At 17, Chiara was diagnosed with bone cancer and underwent chemotherapy, hospitalizations, unsuccessful surgery resulting in an inability to walk and, finally, months of pain before her untimely demise. On the one hand, there's the intellectual giant John Henry Newman and on the other a teen suffering from cancer, and both may be destined for sainthood. Hmm. There are, apparently, many ways to be "images of Christ." Chiara, with a devotion to and love of Christ, consciously decided, according to an incident related by her mother, to take up her cross and fully embrace her suffering as she prepared to "meet Jesus." Chiara died "happy" just a few weeks shy of her nineteenth birthday with the instruction to her mother that she repeat three times that Chiara is now "seeing Jesus." There is more about Chiara's beatification here.
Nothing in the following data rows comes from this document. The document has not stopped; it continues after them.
Context: an optimization exercise on an open-source flow, tuned for small area. The choices shown serve that exercise and are no tape-out recipe. Where RTL was checked, it was by simulation tests only, not by an equivalence proof against the original. The RTL of runs 4 and 5 was laid out without a check of its function.

==> flow/design.v, too long to show whole: its modules and the start of the top module <==
// module ALU: 45 lines
// module shifter: 21 lines
// module regfile: 68 lines
// module idecoder: 191 lines
// module datapath: 156 lines
// module fetch_pipeline_unit: 27 lines
// module fetch_unit: 17 lines
// module fetch_wait_unit: 17 lines
// module decoder_pipeline_unit: 29 lines
// module decoder_unit: 19 lines
// module execute_pipeline_unit: 80 lines
// module execute_unit: 174 lines
// module memory_pipeline_unit: 87 lines
// module memory_unit: 212 lines
// module memory_wait_pipeline_unit: 51 lines
// module memory_wait_unit: 27 lines
// module writeback_pipeline_unit: 51 lines
// module ldr_writeback_unit: 32 lines
// module controller: 308 lines
// module cpu: 184 lines
// module instruction_queue: 34 lines
// module arm_pipe_top: 55 lines
module arm_pipe_top (
    input clk,
    input rst_n,
    output [6:0] imem_addr,
    input [31:0] imem_rdata,
    output dmem_we,
    output [6:0] dmem_addr,
    output [31:0] dmem_wdata,
    input [31:0] dmem_rdata,
    output [31:0] status,
    input [3:0] reg_addr,
    output [31:0] reg_output
);
  // ...
==> flow/run.sh <==
#!/bin/bash
# synth_recipe.tcl (not shown) runs the flow's synth.tcl, then flattens the netlist and writes it again
# the make line also repeats each setting of config.mk as NAME=value (left out here)
make -C /OpenROAD-flow-scripts/flow DESIGN_CONFIG=/design/flow/config.mk WORK_HOME=/design/flow/orfs CLKGATE_MAP_FILE= SYNTH_SCRIPT=/design/flow/synth_recipe.tcl finish
==> flow/config.mk <==
export PLATFORM = sky130hd
export DESIGN_NAME = arm_pipe_top
export DESIGN_NICKNAME = arm_pipe_top
export VERILOG_FILES = /design/flow/design.v
export SDC_FILE = /design/flow/constraint.sdc
export NUM_CORES = 4
export LEC_CHECK = 0
export CAP_MARGIN = 20
export CELL_PAD_IN_SITES_DETAIL_PLACEMENT = 2
export CELL_PAD_IN_SITES_GLOBAL_PLACEMENT = 2
export CORE_MARGIN = 2
export CORE_UTILIZATION = 30
export PLACE_DENSITY = 0.5
export SLEW_MARGIN = 20
==> flow/constraint.sdc <==
create_clock -name core_clock -period 15.0 [get_ports {clk}]
set_input_delay 3.0000 -clock core_clock [delete_from_list [all_inputs] [get_ports {clk}]]
set_output_delay 3.0000 -clock core_clock [all_outputs]
set_load 0.01 [all_outputs]
==> results.py, run 1 <==
metrics = {
    "status": {
        "status": "finished clean",
    },
    "cells_and_area": {
        "num-nonclk-inverters": 164,
        "drive_gt1_frac": 0.110,
        "nMultiInputCombCells": 5646,
        "n_clock_buffer": 129,
        "clock_cell_area_share": 0.0498,
        "design.seq.count": 785,
    },
    "grt": {
        "grt.met1_usage": 0.529,
    },
    "clocking": {
        "clkTransAtPathRegs_ns": 0.07,
        "clkSinkCount": 785,
        "post_cts_resized": 0,
        "cts_hold_buf": 0,
        "post_cts_buffers": 0,
    },
    "detailed_routing": {
        "drc": 0,
        "met1_length_mm": 174,
        "vias": 72500,
    },
    "job": {
        "drv_cap": 0,
    },
    "timing": {
        "tightestPinTransition_ns": 1.33,
        "tns_ns": 0,
    },
    "die": {
        "start_util": 0.302,
        "dieHeight_um": 453,
        "die_area_um2": 205000,
    },
    "synth": {
        "synthXorXnorAreaFrac": 0.0127,
        "yosys.area.top_type_share": 0.291,
        "yosysWarnings": 19,
        "netlist_top_cells_count": "825 x a22oi_1, 784 x nor2_1, 725 x nand2_1, 654 x a21oi_1, 640 x clkbuf_1",
        "synth_top_family_by_area": "compound AO/OA/AOI/OAI gates",
        "yosys.area.top_type": "edfxtp_1",
    },
    "worst_setup_path": {
        "critPathKind": "reg2out",
        "cpMostUsedCell": "nor2_1",
        "critPathBufInv": 6,
        "reg2reg_from": "cpu.controller.memory_unit.branch_ref_global_reg",
    },
    "placement": {
        "dp_cells": 9683,
    },
}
At the same time, there was awarded the other day a Medal of Honor to Chief Master Sergeant Richard L. Etchberger for his heroism in Laos in March of 1968. With his crew lying dead and wounded around him, he "single-handedly held off the enemy with an M-16, while simultaneously directing air strikes into the area and calling for air rescue." As if that wasn't enough, he then proceeded, in the line of enemy fire, to lift not one, but three of his wounded crew into helicopter slings. Need it be said that as Etchberger was himself lifted into the helicopter, he was fatally wounded.
At first glance, Chiara and Chief Etchberger seem to have about as much in common as do Chiara and Blessed John Henry Newman. But reading the story of the Italian teen on one day called to mind reading the story of the soldier from just days before. Here are unusually courageous acts from otherwise usual people as they are confronted with danger, death and pain. They show a virtuous spirit that, once triggered, indomitably persists in being virtuous not only once or for a moment, but repeatedly and regardless of the last moment. Here are two who gave a somewhat unfathomable and conscious "yes" to personal sacrifice, the possibility of which, as a soldier, Etchberger was certainly quite aware and something Chiara certainly understood as her disease advanced.
Some time ago, I heard a talk by a rabbi who spoke, among other things, about the death of his parents in a concentration camp. The details of his story are a bit fuzzy now, but while his parents were carted off to a hideous end, his own boyhood was spared due to the heroic acts of some courageous individuals who looked after him. The rabbi gazed out at those of us in the audience and anticipated, as he probably had many times before, the questions that were on our minds, namely, Are you bitter, angry, vengeful? Are you guilt-ridden over your own survival? and Why are you so calm and reasonable?
To the unasked questions, the rabbi answered very matter of factly that he had learned quite early in life that human beings are--as he waved one hand to one side--capable of great evil and--as he gestured with his other hand to his other side--capable of great good. It's not pleasant to dwell on the suffering of a dying girl, the thoughts of a soldier under enemy fire, or the fears of those hiding a young Jewish boy orphaned by the Nazis. But it is pleasant after a fashion to dwell on their actions in the face of fear and danger as a reminder of the capability for great good that was placed within all of us.